Identity Hub
1 min read
Pronunciation
[ahy-den-ti-tee hub]
Analogy
Like a personal safe deposit box where you keep all your ID documents and only share specific ones when needed.
Definition
A user‑centric service that stores, manages, and shares personal identity data, credentials, and preferences under user control, often implemented as a secure data vault.
Key Points Intro
Identity hubs give users sovereign control over their digital identity assets.
Key Points
Data vault: Encrypted storage for claims and credentials.
Access grants: Users grant apps permission to read specific data.
Interoperability: Supports DIDComm and OIDC for data exchange.
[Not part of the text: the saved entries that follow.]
## config.mk

```make
export PLATFORM = sky130hd
export DESIGN_NAME = video_symbol_rx
export DESIGN_NICKNAME = d
export VERILOG_FILES = /design/src/rtl/video_symbol_rx.sv
export SDC_FILE = /design/constraint.sdc
export NUM_CORES = 1
export LEC_CHECK = 0
export BUFFER_PORTS_ARGS = -buffer_cell sky130_fd_sc_hd__buf_2
export CAP_MARGIN = 10
export CORE_UTILIZATION = 35
export CTS_CLUSTER_DIAMETER = 100
export DETAILED_ROUTE_END_ITERATION = 6
export HOLD_SLACK_MARGIN = 0.03
export PLACE_DENSITY_LB_ADDON = 0.1
export SLEW_MARGIN = 20
export SYNTH_ARGS = -nofsm -noshare
export SYNTH_HDL_FRONTEND = slang
export SYNTH_SLANG_ARGS = --single-unit
```

## constraint.sdc

```tcl
create_clock -name clkin -period 3.4 [get_ports clkin]
set_input_delay 0 -clock clkin [delete_from_list [all_inputs] [get_ports clkin]]
set_output_delay 0 -clock clkin [all_outputs]
set_load 0.03 [all_outputs]
```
Audit logs: Records who accessed which claims and when.
Example
A user’s identity hub holds their driver’s license VC; a rental dApp requests read access and the hub issues a verifiable proof without revealing other data.
Technical Deep Dive
Hub implements Solid‑style POD or Ceramic IDX. Uses encrypted JSON‑LD storage, access control via capability tokens (UCAN), and publishes activity logs on a blockchain audit ledger.
Security Warning
Hub compromise exposes all personal data; enforce multi‑factor authentication and hardware-backed keys.
Caveat
User responsibility increases; losing keys can mean permanent data loss.